Stored items
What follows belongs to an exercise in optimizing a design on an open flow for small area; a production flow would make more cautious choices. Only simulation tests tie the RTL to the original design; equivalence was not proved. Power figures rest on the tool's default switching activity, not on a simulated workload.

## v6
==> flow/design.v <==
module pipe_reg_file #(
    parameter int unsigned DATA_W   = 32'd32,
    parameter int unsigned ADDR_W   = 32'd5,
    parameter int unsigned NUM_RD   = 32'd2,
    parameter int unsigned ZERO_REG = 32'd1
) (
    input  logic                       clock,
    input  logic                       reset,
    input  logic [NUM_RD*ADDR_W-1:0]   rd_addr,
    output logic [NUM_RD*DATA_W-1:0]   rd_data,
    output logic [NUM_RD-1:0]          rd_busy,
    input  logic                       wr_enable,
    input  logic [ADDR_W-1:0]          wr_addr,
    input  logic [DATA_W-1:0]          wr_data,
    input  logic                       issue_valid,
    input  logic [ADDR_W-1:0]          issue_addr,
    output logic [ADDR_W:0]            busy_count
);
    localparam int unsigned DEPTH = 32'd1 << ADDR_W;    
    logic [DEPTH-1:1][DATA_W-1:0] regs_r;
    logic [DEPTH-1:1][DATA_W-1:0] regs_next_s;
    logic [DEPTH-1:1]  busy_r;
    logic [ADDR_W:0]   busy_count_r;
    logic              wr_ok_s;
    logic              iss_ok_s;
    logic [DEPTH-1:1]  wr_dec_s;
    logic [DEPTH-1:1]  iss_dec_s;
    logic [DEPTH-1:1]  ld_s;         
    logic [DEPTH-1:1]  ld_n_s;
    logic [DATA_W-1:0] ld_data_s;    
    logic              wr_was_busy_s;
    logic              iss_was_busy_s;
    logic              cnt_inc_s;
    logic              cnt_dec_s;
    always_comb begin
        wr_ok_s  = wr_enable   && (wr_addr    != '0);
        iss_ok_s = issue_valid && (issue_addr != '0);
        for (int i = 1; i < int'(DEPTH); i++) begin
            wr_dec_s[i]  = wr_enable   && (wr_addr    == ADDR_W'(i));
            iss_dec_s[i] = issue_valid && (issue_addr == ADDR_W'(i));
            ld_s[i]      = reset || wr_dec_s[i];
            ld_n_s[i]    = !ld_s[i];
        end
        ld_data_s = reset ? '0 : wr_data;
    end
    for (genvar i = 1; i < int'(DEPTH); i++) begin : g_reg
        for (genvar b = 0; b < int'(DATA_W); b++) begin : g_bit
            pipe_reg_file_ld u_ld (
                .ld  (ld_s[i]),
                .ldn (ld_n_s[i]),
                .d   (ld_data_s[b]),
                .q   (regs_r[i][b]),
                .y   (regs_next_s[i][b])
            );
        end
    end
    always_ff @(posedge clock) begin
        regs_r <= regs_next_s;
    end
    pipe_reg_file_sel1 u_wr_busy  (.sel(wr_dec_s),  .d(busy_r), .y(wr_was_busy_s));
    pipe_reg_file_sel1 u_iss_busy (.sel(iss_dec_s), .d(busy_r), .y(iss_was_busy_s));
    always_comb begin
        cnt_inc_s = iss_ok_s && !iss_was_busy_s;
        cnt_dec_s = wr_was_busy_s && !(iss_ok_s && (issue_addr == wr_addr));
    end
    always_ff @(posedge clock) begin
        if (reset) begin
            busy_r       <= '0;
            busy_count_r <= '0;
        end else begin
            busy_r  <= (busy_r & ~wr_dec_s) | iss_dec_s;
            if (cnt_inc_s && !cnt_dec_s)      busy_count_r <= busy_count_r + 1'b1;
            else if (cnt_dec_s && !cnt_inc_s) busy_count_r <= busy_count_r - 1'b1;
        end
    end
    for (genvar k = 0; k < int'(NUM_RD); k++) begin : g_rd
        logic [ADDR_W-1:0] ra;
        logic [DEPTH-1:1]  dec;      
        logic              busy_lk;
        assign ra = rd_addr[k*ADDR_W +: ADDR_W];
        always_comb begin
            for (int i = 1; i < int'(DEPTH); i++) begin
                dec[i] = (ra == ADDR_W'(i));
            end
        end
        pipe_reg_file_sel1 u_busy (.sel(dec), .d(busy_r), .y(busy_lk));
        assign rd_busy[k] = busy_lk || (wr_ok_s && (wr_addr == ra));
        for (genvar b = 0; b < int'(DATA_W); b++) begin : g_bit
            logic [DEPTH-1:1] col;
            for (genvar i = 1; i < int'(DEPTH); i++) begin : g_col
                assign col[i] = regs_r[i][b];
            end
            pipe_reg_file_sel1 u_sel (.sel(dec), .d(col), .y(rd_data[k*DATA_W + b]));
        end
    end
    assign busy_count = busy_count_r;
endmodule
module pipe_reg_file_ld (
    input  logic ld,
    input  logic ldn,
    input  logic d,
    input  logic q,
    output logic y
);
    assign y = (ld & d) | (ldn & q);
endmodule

— WHAT THE TASK ASKS —
Your task is to repeat the data exactly, with nothing left out.

— ANSWER TO THIS TASK —
What follows belongs to an exercise in optimizing a design on an open flow for small area; a production flow would make more cautious choices. Only simulation tests tie the RTL to the original design; equivalence was not proved. Power figures rest on the tool's default switching activity, not on a simulated workload.

## v6
==> flow/design.v <==
module pipe_reg_file #(
    parameter int unsigned DATA_W   = 32'd32,
    parameter int unsigned ADDR_W   = 32'd5,
    parameter int unsigned NUM_RD   = 32'd2,
    parameter int unsigned ZERO_REG = 32'd1
) (
    input  logic                       clock,
    input  logic                       reset,
    input  logic [NUM_RD*ADDR_W-1:0]   rd_addr,
    output logic [NUM_RD*DATA_W-1:0]   rd_data,
    output logic [NUM_RD-1:0]          rd_busy,
    input  logic                       wr_enable,
    input  logic [ADDR_W-1:0]          wr_addr,
    input  logic [DATA_W-1:0]          wr_data,
    input  logic                       issue_valid,
    input  logic [ADDR_W-1:0]          issue_addr,
    output logic [ADDR_W:0]            busy_count
);
    localparam int unsigned DEPTH = 32'd1 << ADDR_W;    
    logic [DEPTH-1:1][DATA_W-1:0] regs_r;
    logic [DEPTH-1:1][DATA_W-1:0] regs_next_s;
    logic [DEPTH-1:1]  busy_r;
    logic [ADDR_W:0]   busy_count_r;
    logic              wr_ok_s;
    logic              iss_ok_s;
    logic [DEPTH-1:1]  wr_dec_s;
    logic [DEPTH-1:1]  iss_dec_s;
    logic [DEPTH-1:1]  ld_s;         
    logic [DEPTH-1:1]  ld_n_s;
    logic [DATA_W-1:0] ld_data_s;    
    logic              wr_was_busy_s;
    logic              iss_was_busy_s;
    logic              cnt_inc_s;
    logic              cnt_dec_s;
    always_comb begin
        wr_ok_s  = wr_enable   && (wr_addr    != '0);
        iss_ok_s = issue_valid && (issue_addr != '0);
        for (int i = 1; i < int'(DEPTH); i++) begin
            wr_dec_s[i]  = wr_enable   && (wr_addr    == ADDR_W'(i));
            iss_dec_s[i] = issue_valid && (issue_addr == ADDR_W'(i));
            ld_s[i]      = reset || wr_dec_s[i];
            ld_n_s[i]    = !ld_s[i];
        end
        ld_data_s = reset ? '0 : wr_data;
    end
    for (genvar i = 1; i < int'(DEPTH); i++) begin : g_reg
        for (genvar b = 0; b < int'(DATA_W); b++) begin : g_bit
            pipe_reg_file_ld u_ld (
                .ld  (ld_s[i]),
                .ldn (ld_n_s[i]),
                .d   (ld_data_s[b]),
                .q   (regs_r[i][b]),
                .y   (regs_next_s[i][b])
            );
        end
    end
    always_ff @(posedge clock) begin
        regs_r <= regs_next_s;
    end
    pipe_reg_file_sel1 u_wr_busy  (.sel(wr_dec_s),  .d(busy_r), .y(wr_was_busy_s));
    pipe_reg_file_sel1 u_iss_busy (.sel(iss_dec_s), .d(busy_r), .y(iss_was_busy_s));
    always_comb begin
        cnt_inc_s = iss_ok_s && !iss_was_busy_s;
        cnt_dec_s = wr_was_busy_s && !(iss_ok_s && (issue_addr == wr_addr));
    end
    always_ff @(posedge clock) begin
        if (reset) begin
            busy_r       <= '0;
            busy_count_r <= '0;
        end else begin
            busy_r  <= (busy_r & ~wr_dec_s) | iss_dec_s;
            if (cnt_inc_s && !cnt_dec_s)      busy_count_r <= busy_count_r + 1'b1;
            else if (cnt_dec_s && !cnt_inc_s) busy_count_r <= busy_count_r - 1'b1;
        end
    end
    for (genvar k = 0; k < int'(NUM_RD); k++) begin : g_rd
        logic [ADDR_W-1:0] ra;
        logic [DEPTH-1:1]  dec;      
        logic              busy_lk;
        assign ra = rd_addr[k*ADDR_W +: ADDR_W];
        always_comb begin
            for (int i = 1; i < int'(DEPTH); i++) begin
                dec[i] = (ra == ADDR_W'(i));
            end
        end
        pipe_reg_file_sel1 u_busy (.sel(dec), .d(busy_r), .y(busy_lk));
        assign rd_busy[k] = busy_lk || (wr_ok_s && (wr_addr == ra));
        for (genvar b = 0; b < int'(DATA_W); b++) begin : g_bit
            logic [DEPTH-1:1] col;
            for (genvar i = 1; i < int'(DEPTH); i++) begin : g_col
                assign col[i] = regs_r[i][b];
            end
            pipe_reg_file_sel1 u_sel (.sel(dec), .d(col), .y(rd_data[k*DATA_W + b]));
        end
    end
    assign busy_count = busy_count_r;
endmodule
module pipe_reg_file_ld (
    input  logic ld,
    input  logic ldn,
    input  logic d,
    input  logic q,
    output logic y
);
    assign y = (ld & d) | (ldn & q);
endmodule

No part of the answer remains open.